-¡Pero, qué pasa! ¡que hacéis arriba parados y muertos de miedo! Acercaos y echadme otra soga para quitar estos trastos del medio y seguir trabajando, que para eso nos pagan y por eso cobramos dinero. Que bien nos viene para el pan de nuestros hijos y el vino de la taberna y algún día extraordinario los cacahuetes, y en días de fiesta grande, algún que otro arenque.
¡Parecían voces del Cielo!
-¿Está vivo? ¿No te duele nada?; preguntaban a distancia sus compañeros-
-Vamos, no tengáis miedo, que os asustáis más que las gallináceas, gritaba Fructuoso.
-¿Y si explotan los barrenos?
-¡Que narices van a explotar los barrenos!- Y les lanzó desde el interior un trozo de mecha que estaba quemada por un extremo y cortada de un fino tajo por el otro.
-¿Cómo lo hiciste? ¡No podemos creerlo!
-Con el cuchillo que llevo en la faja, es costumbre de nuestro tiempo, pero de no llevarlo, con tal de seguir con vida, con tal de disfrutar viviendo lo hubiera hecho con los dientes. Vamos, menos hablar y sigamos trabajando, que yo no me quejo de estos chichones y arañazos, ni siquiera iré al curandero.
Y siguieron trabajando aquella jornada.
En el momento más importante del día, que es el del alimento, sus compañeros no comían, estaban apesadumbrados, cabizbajos y sin apetito, pensando en la tragedia que podía haber ocurrido.
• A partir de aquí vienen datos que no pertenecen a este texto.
File: ./config.mk
export PLATFORM = sky130hd
export DESIGN_NAME = crossbar_2m2s
export DESIGN_NICKNAME = crossbar_2m2s
export VERILOG_FILES = /design/flow/design.v
export SDC_FILE = /design/flow/constraint.sdc
export NUM_CORES = 4
export LEC_CHECK = 1
export CORE_AREA = 10 10 159 159
export DIE_AREA = 0 0 169 169
File: ./constraint.sdc
current_design crossbar_2m2s

set clk_period 24.7
set clk_io_pct 0.2

create_clock -name clk0 -period $clk_period [get_ports {clk}]

set non_clock_inputs [all_inputs -no_clocks]
set_input_delay [expr $clk_period * $clk_io_pct] -clock clk0 $non_clock_inputs
set_output_delay [expr $clk_period * $clk_io_pct] -clock clk0 [all_outputs]
File: ./design.v
module crossbar_2m2s(
  input wire clk,
  input wire master_1_req, master_2_req, 
  input wire slave_1_ack, slave_2_ack,
  input wire [31:0] master_1_addr, master_2_addr,
  input wire [31:0] master_1_wdata, master_2_wdata,
  input wire [31:0] slave_1_rdata, slave_2_rdata,
  input wire master_1_cmd, master_2_cmd,
  output slave_1_req, slave_2_req,
  output master_1_ack, master_2_ack,
  output [31:0] slave_1_addr, slave_2_addr,
  output [31:0] slave_1_wdata, slave_2_wdata,
  output [31:0] master_1_rdata, master_2_rdata,
  output slave_1_cmd, slave_2_cmd
);
wire req_m1;
wire req_m2;
wire [31:0] addr_m1;
wire [31:0] addr_m2;
wire ack_s1;
wire ack_s2;
wire cmd_m1;
wire cmd_m2;
wire [31:0] wdata_m1;
wire [31:0] wdata_m2;
wire [31:0] rdata_s1;
wire [31:0] rdata_s2;
wire req_m1_s1 = ~addr_m1[31] & req_m1;
wire req_m2_s1 = ~addr_m2[31] & req_m2;
wire req_m1_s2 = addr_m1[31] & req_m1;
wire req_m2_s2 = addr_m2[31] & req_m2;
wire req_s1 = req_m1_s1 | req_m2_s1;
wire req_s2 = req_m1_s2 | req_m2_s2;
reg c_appr_m1_s1;
reg c_appr_m2_s1;
reg c_appr_m1_s2;
reg c_appr_m2_s2;
wire ack_m1 = ack_s1 & c_appr_m1_s1 | ack_s2 & c_appr_m1_s2;
wire ack_m2 = ack_s1 & c_appr_m2_s1 | ack_s2 & c_appr_m2_s2;
wire cmd_s1 = cmd_m1 & c_appr_m1_s1 | cmd_m2 & c_appr_m2_s1;
wire cmd_s2 = cmd_m1 & c_appr_m1_s2 | cmd_m2 & c_appr_m2_s2;
wire [31:0] addr_s1 = addr_m1 & {32{c_appr_m1_s1}} | addr_m2 & {32{c_appr_m2_s1}};
wire [31:0] addr_s2 = addr_m1 & {32{c_appr_m1_s2}} | addr_m2 & {32{c_appr_m2_s2}};
wire [31:0] wdata_s1 = wdata_m1 & {32{c_appr_m1_s1}} | wdata_m2 & {32{c_appr_m2_s1}};
wire [31:0] wdata_s2 = wdata_m1 & {32{c_appr_m1_s2}} | wdata_m2 & {32{c_appr_m2_s2}};
wire [31:0] rdata_m1 = rdata_s1 & {32{c_appr_m1_s1}} | rdata_s2 & {32{c_appr_m1_s2}};
wire [31:0] rdata_m2 = rdata_s1 & {32{c_appr_m2_s1}} | rdata_s2 & {32{c_appr_m2_s2}};
wire c_appr_m1 = c_appr_m1_s1 | c_appr_m1_s2;
wire c_appr_m2 = c_appr_m2_s1 | c_appr_m2_s2;
wire c_appr_s1 = c_appr_m1_s1 | c_appr_m2_s1;
wire c_appr_s2 = c_appr_m1_s2 | c_appr_m2_s2;
master_if master_1(
  .req_from_master(master_1_req), 
  .addr_from_master(master_1_addr),
  .wdata_from_master(master_1_wdata),
  .cmd_from_master(master_1_cmd),
  .ack_from_crossbar(ack_m1),
  .rdata_from_crossbar(rdata_m1),
  .connect_approved_from_crossbar(c_appr_m1),
  .ack_to_master(master_1_ack),
  .rdata_to_master(master_1_rdata),
  .req_to_crossbar(req_m1), 
  .addr_to_crossbar(addr_m1),
  .wdata_to_crossbar(wdata_m1),
  .cmd_to_crossbar(cmd_m1)
);
master_if master_2(
  .req_from_master(master_2_req), 
  .addr_from_master(master_2_addr),
  .wdata_from_master(master_2_wdata),
  .cmd_from_master(master_2_cmd),
  .ack_from_crossbar(ack_m2),
  .rdata_from_crossbar(rdata_m2),
  .connect_approved_from_crossbar(c_appr_m2),
  .ack_to_master(master_2_ack),
  .rdata_to_master(master_2_rdata),
  .req_to_crossbar(req_m2), 
  .addr_to_crossbar(addr_m2),
  .wdata_to_crossbar(wdata_m2),
  .cmd_to_crossbar(cmd_m2)
);
slave_if slave_1(
  .ack_from_slave(slave_1_ack),
  .rdata_from_slave(slave_1_rdata),
  .req_from_crossbar(req_s1),
  .addr_from_crossbar(addr_s1),
  .wdata_from_crossbar(wdata_s1),
  .cmd_from_crossbar(cmd_s1),
  .connect_approved_from_crossbar(c_appr_s1),
  .ack_to_crossbar(ack_s1),    
  .rdata_to_crossbar(rdata_s1),
  .req_to_slave(slave_1_req),
  .addr_to_slave(slave_1_addr),
  .wdata_to_slave(slave_1_wdata),
  .cmd_to_slave(slave_1_cmd)
);
slave_if slave_2(
  .ack_from_slave(slave_2_ack),
  .rdata_from_slave(slave_2_rdata),
  .req_from_crossbar(req_s2),
  .addr_from_crossbar(addr_s2),
  .wdata_from_crossbar(wdata_s2),
  .cmd_from_crossbar(cmd_s2),
  .connect_approved_from_crossbar(c_appr_s2),
  .ack_to_crossbar(ack_s2),    
  .rdata_to_crossbar(rdata_s2),
  .req_to_slave(slave_2_req),
  .addr_to_slave(slave_2_addr),
  .wdata_to_slave(slave_2_wdata),
  .cmd_to_slave(slave_2_cmd)
);
reg last_con_to_s1;  
reg last_con_to_s2;  
always @(posedge clk)
   last_con_to_s1 <= ~c_appr_m1_s1 & (c_appr_m2_s1 | last_con_to_s1);  
always @(posedge clk)
   last_con_to_s2 <= ~c_appr_m1_s2 & (c_appr_m2_s2 | last_con_to_s2);
always @(req_m1_s1, req_m2_s1, req_m1_s2, req_m2_s2, last_con_to_s1, last_con_to_s2)
begin
if ((req_m1_s1 & req_m2_s1) | (req_m1_s2 & req_m2_s2))
 begin
		c_appr_m1_s1 <= (req_m1_s1 & req_m2_s1) & (last_con_to_s1);
		c_appr_m2_s1 <= (req_m1_s1 & req_m2_s1) & ~(last_con_to_s1);
		c_appr_m1_s2 <= (req_m1_s2 & req_m2_s2) & (last_con_to_s2);
		c_appr_m2_s2 <= (req_m1_s2 & req_m2_s2) & ~(last_con_to_s2);	  
 end
else
 begin
	c_appr_m1_s1 <= req_m1_s1;
	c_appr_m2_s1 <= req_m2_s1;
	c_appr_m1_s2 <= req_m1_s2;
	c_appr_m2_s2 <= req_m2_s2;
 end
end
endmodule
module master_if(
  input wire req_from_master, 
  input wire [31:0] addr_from_master,
  input wire [31:0] wdata_from_master,
  input wire cmd_from_master,
  input wire ack_from_crossbar,
  input wire [31:0] rdata_from_crossbar,
  input wire connect_approved_from_crossbar,
  output wire ack_to_master,
  output [31:0] rdata_to_master,
  output reg req_to_crossbar, 
  output reg [31:0] addr_to_crossbar,
  output reg [31:0] wdata_to_crossbar,
  output reg cmd_to_crossbar
);
assign ack_to_master	= ack_from_crossbar & connect_approved_from_crossbar;
assign rdata_to_master	= rdata_from_crossbar & {32{ack_from_crossbar}} & {32{connect_approved_from_crossbar}};
always @(req_from_master, addr_from_master, wdata_from_master, cmd_from_master, connect_approved_from_crossbar)
begin
  req_to_crossbar	= req_from_master; 
  addr_to_crossbar	= addr_from_master;
  wdata_to_crossbar	= wdata_from_master & {32{connect_approved_from_crossbar}};
  cmd_to_crossbar	= cmd_from_master & connect_approved_from_crossbar;
end
endmodule
module slave_if(
  input wire ack_from_slave,
  input wire [31:0] rdata_from_slave,
  input wire req_from_crossbar,
  input wire [31:0] addr_from_crossbar,
  input wire [31:0] wdata_from_crossbar,
  input wire cmd_from_crossbar,
  input wire connect_approved_from_crossbar,
  output reg ack_to_crossbar,    
  output reg [31:0] rdata_to_crossbar,
  output req_to_slave,
  output [31:0] addr_to_slave,
  output [31:0] wdata_to_slave,
  output cmd_to_slave
);
assign req_to_slave = req_from_crossbar;
assign addr_to_slave  = addr_from_crossbar & {32{connect_approved_from_crossbar}};
assign wdata_to_slave = wdata_from_crossbar & {32{cmd_from_crossbar}} & {32{connect_approved_from_crossbar}};  
assign cmd_to_slave = cmd_from_crossbar & connect_approved_from_crossbar;
always @(ack_from_slave, rdata_from_slave, cmd_from_crossbar, connect_approved_from_crossbar)
begin
  ack_to_crossbar = ack_from_slave;
  rdata_to_crossbar = rdata_from_slave & ~{32{cmd_from_crossbar}} & {32{connect_approved_from_crossbar}};  
end
endmodule
File: ./run.sh
#!/bin/bash
# OpenROAD 26Q1-2900-gdf79404cd8, Yosys 0.63+post, stock flow scripts
make -C /OpenROAD-flow-scripts/flow DESIGN_CONFIG=/design/flow/config.mk WORK_HOME=/design/flow/orfs finish
==> results.ini <==
[sta]
max_freq_mhz = 77.80
relSlewSlack = 0.5716
timing.hold.ws_ns = 0.4689
worst_pin_slew_ns = 0.6426
setup_viol = 0
fin_crit_ns = 12.85
rsz0062_at_grt = false
post-route-period-util = 0.5204
fin_setup_tns_ns = 0
slew_violations = 0
skew_ns = 0
hold_viol = 0

[grt]
grt_pass1_vias = 5764
grt_max_degree = 76
grt_overflow = 0
antenna_found_initial = 0
grt_pass1_wl_um = 36310
grt.total_usage = 0.1579

[min_path]
hold_depth = 2
min_to = last_con_to_s1
hold_start = last_con_to_s1
min_path_type = flip-flop to flip-flop

[worst_setup_path]
rr_endpoint = last_con_to_s1
r2r-start = last_con_to_s1
r2r_cells = 4
cp_max_fo = 41
r2r_slack_ns = 23.29
crit_path_start_kind = primary input
crit_required_ns = 19.76
end_kind = primary output
arrival_ns = 7.91
path_class = primary input to primary output
crit_start = master_1_req

[synth]
postSynthSeqShare = 0.01184
ys_cells = 535
synth_cells = 535
top_cell_area_share = 0.2487
synth_top_cell_by_area = nand4b_1
ys_warn_count = 3
synth_cell_types = 25
ys_chip_area_um2 = 3381
ys_ff = 2
syn_area_per_cell_um2 = 6.319
synth_area_um2 = 3381
synthTopCellsByArea = nand4b_1, a22o_1, o22ai_1, a21oi_1, nand2_1

[job]
tool_warnings = 25
cap_violations = 0

[route]
vias = 5839
drtIter0Drc = 454
diodes = 0
antenna_left = 0
wl_per_cell_um = 21.82
drc = 0
first_pass_iters = 5
viasPerCell = 5.095
wl_um = 25000

[cells_and_area]
layout_top_cell = clkdlybuf4s50_1
seqCellArea_um2 = 40.04
comb_area_um2 = 2948
final_cell_mix = clkdlybuf4s50_1, nand4b_1, nand2_1
fillers = 2300
drive_gt1_frac = 0.03464
syn2layout_area_growth_pct = 122.5

[clock_network]
clock_sink_count = 2
htreeDepth = 1
cts_buffers = 3
root_buffer = clkbuf_16
clock.latency.late_pin_ns = 0.22
cts_tree = done
cts_setup_buffers = 0
clockBufferDepth = 2
cts_resized = 0
cts.hold.buffers_added = 0
cts.clk_slew.worst_paths_ns = 0.03

[power]
p_leak_nw = 2.412
powerDensity_nw_per_um2 = 19.65
ir_worst_vdd_v = 0.00001510

[placement]
dp_hpwl_um = 19250
portBuffers = 395
place.gp.congestion = 0.8922

[floorplanning]
die_h_um = 169
die_x_um = 169
fp_util = 0.1549
io_pins = 397
core_area_um2 = 21820
dieArea_um2 = 28560
rows = 54

[status]
status = complete, no violations

## routing by layer
metal / up-vias / GRT usage / share of wire
li1: 2784 / - / -
met4: 0 / 0.01876 / 0.013
met3: 18 / 0.05267 / 0.096
met5: - / 0 / 0
met1: 2732 / 0.1900 / 0.40
met2: 305 / 0.2741 / 0.49
## how the worst max path moves through the flow
stage | endpoint | slack [ns] | depth (start not counted)
6_report | master_2_rdata[22] | 11.85 | 8
5_1_grt | master_2_rdata[22] | 11.68 | 8
4_1_cts | master_2_rdata[22] | 11.87 | 8
## cell families (layout without fill, tap and decap cells)
kind of cell    after synthesis  count (layout)  synth area share
compound gates              197             197            0.3930
buf+inv                      90             421            0.1199
flops                         2               2           0.01184
other cells                   1               1          0.001109
simple gates                245             245            0.4741
## power breakdown
part / internal (mW) / switching, mW
Sequential: 0.00383 / 0.000381
Combinational: 0.0713 / 0.0481
Clock: 0.0206 / 0.00354
Total: 0.0958 / 0.0521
-¿Cómo, qué no queréis comer? ¿Por qué tanto meneo de cabeza? Esto lo soluciono yo enseguida –hablaba sonriendo Fructuoso-. ¡Qué buena pinta tiene esta gran tortilla de patata y qué color los torreznos que nos ha preparado esta mañana, la Señora propietaria del terreno. Y el vino, ¡qué fresco está! Voy a comer y beber con más ganas que nunca y brindar por la vida… ¡Salud!
Antonio Villada
Por aquella época la escasez asolaba la comarca. Eran tiempos difíciles, a veces el sudor de la frente no bastaba para alimentar a la familia. Entonces, la caza furtiva era la mayor tentación. Tan sólo los más hábiles, escopeta en mano, llenaban su morral y burlaban a la Guardia Civil.
Fructuoso “el zapatero” trae de cabeza a la autoridad. El intrépido olvegueño y su yegua conocen palmo a palmo cada rincón de la sierra. Agazapado ente la maleza, observa cómo los uniformados pasan de largo tras su pista y él, victorioso, regresa al pueblo.